Harold Lloyd is scheduled to arrive in New York [City] Monday to attend the world premiere of his latest Paramount release, "Welcome Danger," opening at the Rivoli Theater, October 12, according to telegraphic information received from Hollywood today.

Notably, the premiere took place two weeks prior to the Stock Market Crash of 1929.

==Harold Lloyd's first "talkie"==

Lloyd had already completed Welcome Danger as a silent feature when his distributor, Paramount Pictures, was heavily promoting talking pictures. Lloyd decided to remake Welcome Danger with sound, going so far as to recast some of the supporting roles with stage-trained actors familiar with dialogue.

Moviegoers in the United States began to hear for the first time the voices of many of their favorite stars as Hollywood released more and more talking pictures in 1929. Many reviewers at that time, in addition to expressing their opinions about a movie's plot and production values, provided readers with their initial impressions after hearing an actor actually speak on screen. Since Welcome Danger was Harold Lloyd's first venture into the sound era, there was significant public interest in his voice. In October 1929, the influential New York entertainment publication Variety gave overall high marks to Welcome Danger and to Barbara Kent's spoken lines but offered a somewhat mixed review regarding Lloyd's recorded dialogue:

Harold Lloyd long held out against talkers, but if there is any doubt by exhibs [theater owners] that his first isn't a good Lloyd picture it should be dispelled immediately. Even talkers haven't stopped the begoggled comedian from bringing up a lot of new gags and working up situations as much as they can stand...Lloyd's voice is sometimes prone to weakness and even a consciousness of culture, but luckily for Lloyd and his customers this is mainly in the calmer scenes. When the big comedy sequences begin to build up and he goes hectic with his pantomime and slapstick his voice arises to the occasion and the audience will be likely to forget or overcome any disappointments over it in other spots...Recording is generally satisfactory, and Miss Kent is an attractive opposite to Lloyd. She photographs nicely and speaks distinctly.

Walter R. Greene, however, a reviewer for Motion Picture News in 1929, complimented Lloyd's stunts in Welcome Danger as well as the tone and general quality of the comedian's voice. "Harold Lloyd", Greene wrote, "has nothing to fear from talking pictures," adding "His voice registers excellently, and there is personality in its reproduction."

Paramount also offered the completed silent version to those theaters that had not yet converted to sound.
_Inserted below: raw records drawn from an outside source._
--- src/rtl/gameport_pkg.sv ---
// Shared definitions for the ao486 gameport scheduler: applied-mode encoding,
// default GrIP timing constants, and the mode-request normaliser.
package gameport_pkg;

   typedef enum logic [1:0] {
      MODE_2JOY   = 2'd0,
      MODE_4BTN   = 2'd1,
      MODE_GRAVIS = 2'd2
   } mode_e;

   localparam int HALF_DIV_DEFAULT   = 2262;
   localparam int FRAME_BITS_DEFAULT = 24;

   // Encoding 3 is reserved and folds onto the two-joystick mode.
   function automatic mode_e norm_mode(input logic [1:0] cfg);
      case (cfg)
         2'd1:    return MODE_4BTN;
         2'd2:    return MODE_GRAVIS;
         default: return MODE_2JOY;
      endcase
   endfunction

endpackage
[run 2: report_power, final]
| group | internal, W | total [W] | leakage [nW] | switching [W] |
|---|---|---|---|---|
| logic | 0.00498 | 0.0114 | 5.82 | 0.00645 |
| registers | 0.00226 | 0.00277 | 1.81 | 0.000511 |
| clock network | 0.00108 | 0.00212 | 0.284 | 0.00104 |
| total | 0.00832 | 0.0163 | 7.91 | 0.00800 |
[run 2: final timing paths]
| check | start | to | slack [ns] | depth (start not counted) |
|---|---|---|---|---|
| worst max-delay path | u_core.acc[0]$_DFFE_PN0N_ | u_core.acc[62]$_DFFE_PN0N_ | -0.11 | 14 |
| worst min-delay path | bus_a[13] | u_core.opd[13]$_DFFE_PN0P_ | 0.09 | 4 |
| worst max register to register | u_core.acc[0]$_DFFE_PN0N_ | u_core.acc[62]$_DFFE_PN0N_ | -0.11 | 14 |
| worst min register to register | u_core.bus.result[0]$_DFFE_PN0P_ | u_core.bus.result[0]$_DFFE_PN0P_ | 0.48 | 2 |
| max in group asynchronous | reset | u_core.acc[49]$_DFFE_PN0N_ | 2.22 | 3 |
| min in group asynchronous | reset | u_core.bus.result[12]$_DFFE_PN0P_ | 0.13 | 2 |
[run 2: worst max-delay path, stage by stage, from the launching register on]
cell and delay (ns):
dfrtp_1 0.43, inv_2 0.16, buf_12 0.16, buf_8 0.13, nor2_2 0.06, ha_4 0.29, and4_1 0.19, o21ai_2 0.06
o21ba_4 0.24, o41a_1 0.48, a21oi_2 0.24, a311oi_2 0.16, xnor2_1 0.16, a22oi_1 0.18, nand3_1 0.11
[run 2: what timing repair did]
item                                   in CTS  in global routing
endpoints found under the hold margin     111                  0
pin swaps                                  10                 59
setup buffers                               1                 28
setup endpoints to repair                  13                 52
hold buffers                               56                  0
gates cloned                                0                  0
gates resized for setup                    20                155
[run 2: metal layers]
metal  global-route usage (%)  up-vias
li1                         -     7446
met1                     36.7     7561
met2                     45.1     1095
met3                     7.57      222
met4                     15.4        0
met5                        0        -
**src/rtl/uart_reg_bank_pkg.sv**
```systemverilog
// Shared register map and CTRL bit layout for the UART register bank.
// Also holds the debounce counter sizing helper.
package uart_reg_bank_pkg;

   typedef enum logic [7:0] {
      REG_ID       = 8'h00,
      REG_LED      = 8'h01,
      REG_BTN_LIVE = 8'h02,
      REG_EVENTS   = 8'h03,
      REG_IRQ_MASK = 8'h04,
      REG_CNT_LO   = 8'h05,
      REG_CNT_HI   = 8'h06,
      REG_CTRL     = 8'h07,
      REG_SCRATCH0 = 8'h10
   } reg_addr_e;

   localparam int CTRL_RUN   = 0;
   localparam int CTRL_CLEAR = 1;
   localparam int CTRL_OVF   = 2;

   // Bits needed to count 0..n inclusive.
   function automatic int cnt_bits(input int n);
      return $clog2(n + 1);
   endfunction

endpackage

```
**src/rtl/uart_reg_bank_button_debouncer.sv**
```systemverilog
// Single-bit button conditioner: 2-flop synchroniser, stability counter,
// and a rise flag asserted in the cycle before the debounced level goes high.
module button_debouncer
   import uart_reg_bank_pkg::*;
#(
   parameter int DEBOUNCE_CYCLES = 50000
)(
   input  logic clk,
   input  logic rst_n,
   input  logic raw,
   output logic level,
   output logic rise
);

   localparam int CW = cnt_bits(DEBOUNCE_CYCLES);
   localparam logic [CW-1:0] LAST = CW'(DEBOUNCE_CYCLES - 1);

   logic          sync1_reg;
   logic          sync2_reg;
   logic          level_reg;
   logic [CW-1:0] cnt_reg;
   logic          differ;

   assign differ = (sync2_reg != level_reg);

   always_ff @(posedge clk or negedge rst_n) begin
      if (!rst_n) begin
         sync1_reg <= 1'b0;
         sync2_reg <= 1'b0;
         level_reg <= 1'b0;
         cnt_reg   <= '0;
      end else begin
         sync1_reg <= raw;
         sync2_reg <= sync1_reg;
         // Any cycle of agreement restarts the stability count.
         if (!differ) begin
            cnt_reg <= '0;
         end else if (cnt_reg == LAST) begin
            level_reg <= sync2_reg;
            cnt_reg   <= '0;
         end else begin
            cnt_reg <= cnt_reg + CW'(1);
         end
      end
   end

   assign level = level_reg;
   assign rise  = differ && (cnt_reg == LAST) && sync2_reg;

endmodule

```
**src/rtl/uart_reg_bank.sv**
```systemverilog
// Register bank behind the UART control block: ID, LEDs, debounced buttons with
// W1C events and IRQ mask, run/clear cycle counter with atomic wide read, scratch.
module uart_reg_bank
   import uart_reg_bank_pkg::*;
#(
   parameter int          DATA_WIDTH      = 32,
   parameter int          NUM_BUTTONS     = 4,
   parameter int          NUM_LEDS        = 8,
   parameter int          NUM_SCRATCH     = 4,
   parameter int          CNT_WIDTH       = 48,
   parameter int          DEBOUNCE_CYCLES = 50000,
   parameter logic [31:0] ID_VALUE        = 32'h46520001
)(
   input  logic                   ipClk,
   input  logic                   ipnReset,
   input  logic [7:0]             ipAddress,
   input  logic [DATA_WIDTH-1:0]  ipWrData,
   input  logic                   ipWrEnable,
   input  logic                   ipRdEnable,
   output logic [DATA_WIDTH-1:0]  opRdData,
   output logic                   opRdValid,
   output logic                   opAddrErr,
   input  logic [NUM_BUTTONS-1:0] ipButtons,
   output logic [NUM_LEDS-1:0]    opLED,
   output logic                   opIrq
);

   localparam int DW = DATA_WIDTH;
   localparam int HW = CNT_WIDTH - DATA_WIDTH;
   localparam int SW = (NUM_SCRATCH > 1) ? $clog2(NUM_SCRATCH) : 1;

   logic [NUM_BUTTONS-1:0] btn_level;
   logic [NUM_BUTTONS-1:0] btn_rise;

   genvar gi;
   generate
      for (gi = 0; gi < NUM_BUTTONS; gi++) begin : g_btn
         button_debouncer #(
            .DEBOUNCE_CYCLES(DEBOUNCE_CYCLES)
         ) u_debouncer (
            .clk   (ipClk),
            .rst_n (ipnReset),
            .raw   (ipButtons[gi]),
            .level (btn_level[gi]),
            .rise  (btn_rise[gi])
         );
      end
   endgenerate

   logic [NUM_LEDS-1:0]    led_reg;
   logic [NUM_BUTTONS-1:0] events_reg, events_next;
   logic [NUM_BUTTONS-1:0] irq_mask_reg;
   logic [CNT_WIDTH-1:0]   cnt_reg, cnt_next;
   logic [HW-1:0]          cnt_hi_reg;
   logic                   run_reg;
   logic                   ovf_reg, ovf_next;
   logic                   irq_reg;
   logic [DW-1:0]          rd_data_reg;
   logic                   rd_valid_reg;
   logic                   addr_err_reg;

   logic          is_scratch;
   logic          mapped;
   logic [SW-1:0] scratch_sel;
   logic          wr_led, wr_events, wr_mask, wr_ctrl, wr_scratch;
   logic          rd_cnt_lo;
   logic          clear_cmd;
   logic          wrap;
   logic [DW-1:0] rd_mux;
   logic [DW-1:0] scratch_val [NUM_SCRATCH];

   always_comb begin
      is_scratch  = (ipAddress[7:4] == 4'h1) && ({1'b0, ipAddress[3:0]} < 5'(NUM_SCRATCH));
      mapped      = (ipAddress <= REG_CTRL) || is_scratch;
      scratch_sel = ipAddress[SW-1:0];
      wr_led      = ipWrEnable && (ipAddress == REG_LED);
      wr_events   = ipWrEnable && (ipAddress == REG_EVENTS);
      wr_mask     = ipWrEnable && (ipAddress == REG_IRQ_MASK);
      wr_ctrl     = ipWrEnable && (ipAddress == REG_CTRL);
      wr_scratch  = ipWrEnable && is_scratch;
      rd_cnt_lo   = ipRdEnable && (ipAddress == REG_CNT_LO);
   end

   generate
      for (gi = 0; gi < NUM_SCRATCH; gi++) begin : g_scratch
         logic [DW-1:0] data_reg;
         always_ff @(posedge ipClk or negedge ipnReset) begin
            if (!ipnReset) begin
               data_reg <= '0;
            end else if (wr_scratch && (scratch_sel == SW'(gi))) begin
               data_reg <= ipWrData;
            end
         end
         assign scratch_val[gi] = data_reg;
      end
   endgenerate

   // Counter, overflow and events: set conditions win over same-cycle clears.
   always_comb begin
      clear_cmd   = wr_ctrl && ipWrData[CTRL_CLEAR];
      wrap        = run_reg && !clear_cmd && (&cnt_reg);
      cnt_next    = cnt_reg;
      ovf_next    = ovf_reg;
      events_next = events_reg;
      if (clear_cmd) begin
         cnt_next = '0;
      end else if (run_reg) begin
         cnt_next = cnt_reg + CNT_WIDTH'(1);
      end
      if (wr_ctrl && ipWrData[CTRL_OVF]) begin
         ovf_next = 1'b0;
      end
      if (wrap) begin
         ovf_next = 1'b1;
      end
      if (wr_events) begin
         events_next = events_reg & ~ipWrData[NUM_BUTTONS-1:0];
      end
      events_next = events_next | btn_rise;
   end

   always_comb begin
      rd_mux = '0;
      case (ipAddress)
         REG_ID:       rd_mux = DW'(ID_VALUE);
         REG_LED:      rd_mux = DW'(led_reg);
         REG_BTN_LIVE: rd_mux = DW'(btn_level);
         REG_EVENTS:   rd_mux = DW'(events_reg);
         REG_IRQ_MASK: rd_mux = DW'(irq_mask_reg);
         REG_CNT_LO:   rd_mux = cnt_reg[DW-1:0];
         REG_CNT_HI:   rd_mux = DW'(cnt_hi_reg);
         REG_CTRL:     rd_mux = DW'({ovf_reg, 1'b0, run_reg});
         default: begin
            if (is_scratch) begin
               rd_mux = scratch_val[scratch_sel];
            end
         end
      endcase
   end

   always_ff @(posedge ipClk or negedge ipnReset) begin
      if (!ipnReset) begin
         led_reg      <= '0;
         events_reg   <= '0;
         irq_mask_reg <= '0;
         cnt_reg      <= '0;
         cnt_hi_reg   <= '0;
         run_reg      <= 1'b1;
         ovf_reg      <= 1'b0;
         irq_reg      <= 1'b0;
         rd_data_reg  <= '0;
         rd_valid_reg <= 1'b0;
         addr_err_reg <= 1'b0;
      end else begin
         if (wr_led) begin
            led_reg <= ipWrData[NUM_LEDS-1:0];
         end
         if (wr_mask) begin
            irq_mask_reg <= ipWrData[NUM_BUTTONS-1:0];
         end
         if (wr_ctrl) begin
            run_reg <= ipWrData[CTRL_RUN];
         end
         // Reading the low word freezes the high word for a tear-free wide read.
         if (rd_cnt_lo) begin
            cnt_hi_reg <= cnt_reg[CNT_WIDTH-1:DW];
         end
         events_reg   <= events_next;
         cnt_reg      <= cnt_next;
         ovf_reg      <= ovf_next;
         irq_reg      <= |(events_reg & irq_mask_reg);
         rd_valid_reg <= ipRdEnable;
         rd_data_reg  <= ipRdEnable ? rd_mux : '0;
         addr_err_reg <= (ipRdEnable || ipWrEnable) && !mapped;
      end
   end

   assign opRdData  = rd_data_reg;
   assign opRdValid = rd_valid_reg;
   assign opAddrErr = addr_err_reg;
   assign opLED     = led_reg;
   assign opIrq     = irq_reg;

endmodule
```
==Racism protest in China==
On February 21, 1930, the first day of its release in China, the film sparked outrage among 35 viewers who, in their anger, wrote to Shanghai's Republican Daily News. They criticized the film for mocking the Chinese diaspora in America, depicting them in a deceitful and ugly manner, essentially humiliating and disgracing the Chinese people. The following day, the Chinese playwright and film director Hong Shen visited the Grand Cinema in Shanghai to watch the film. He left the theatre in protest when a scene showed Harold Lloyd throwing money on the ground to a Chinese flower seller. Before the next screening, Hong returned to the theatre to give a speech, condemning the film's offensive portrayal of Chinese people and urging the audience to boycott it. His call to action resonated with many, leading some to demand refunds. Upon learning of this, the theatre's general manager had Hong forcibly taken to his office and reported to the police. After being detained for about three hours, Hong was released. He immediately reported the incident to the Nationalist Party's Shanghai branch, calling for a ban on the film's screening.

==Preservation==
Both the silent and sound versions have been restored by the UCLA Film and Television Archive.

This film was included in Optimum's region 2 'Harold Lloyd: The Definitive Collection' 2005 box set from the U.K., but was left out of the New Line region 1 'The Harold Lloyd Comedy Collection' 2005 box set from the U.S.

The film entered the public domain on January 1, 2025.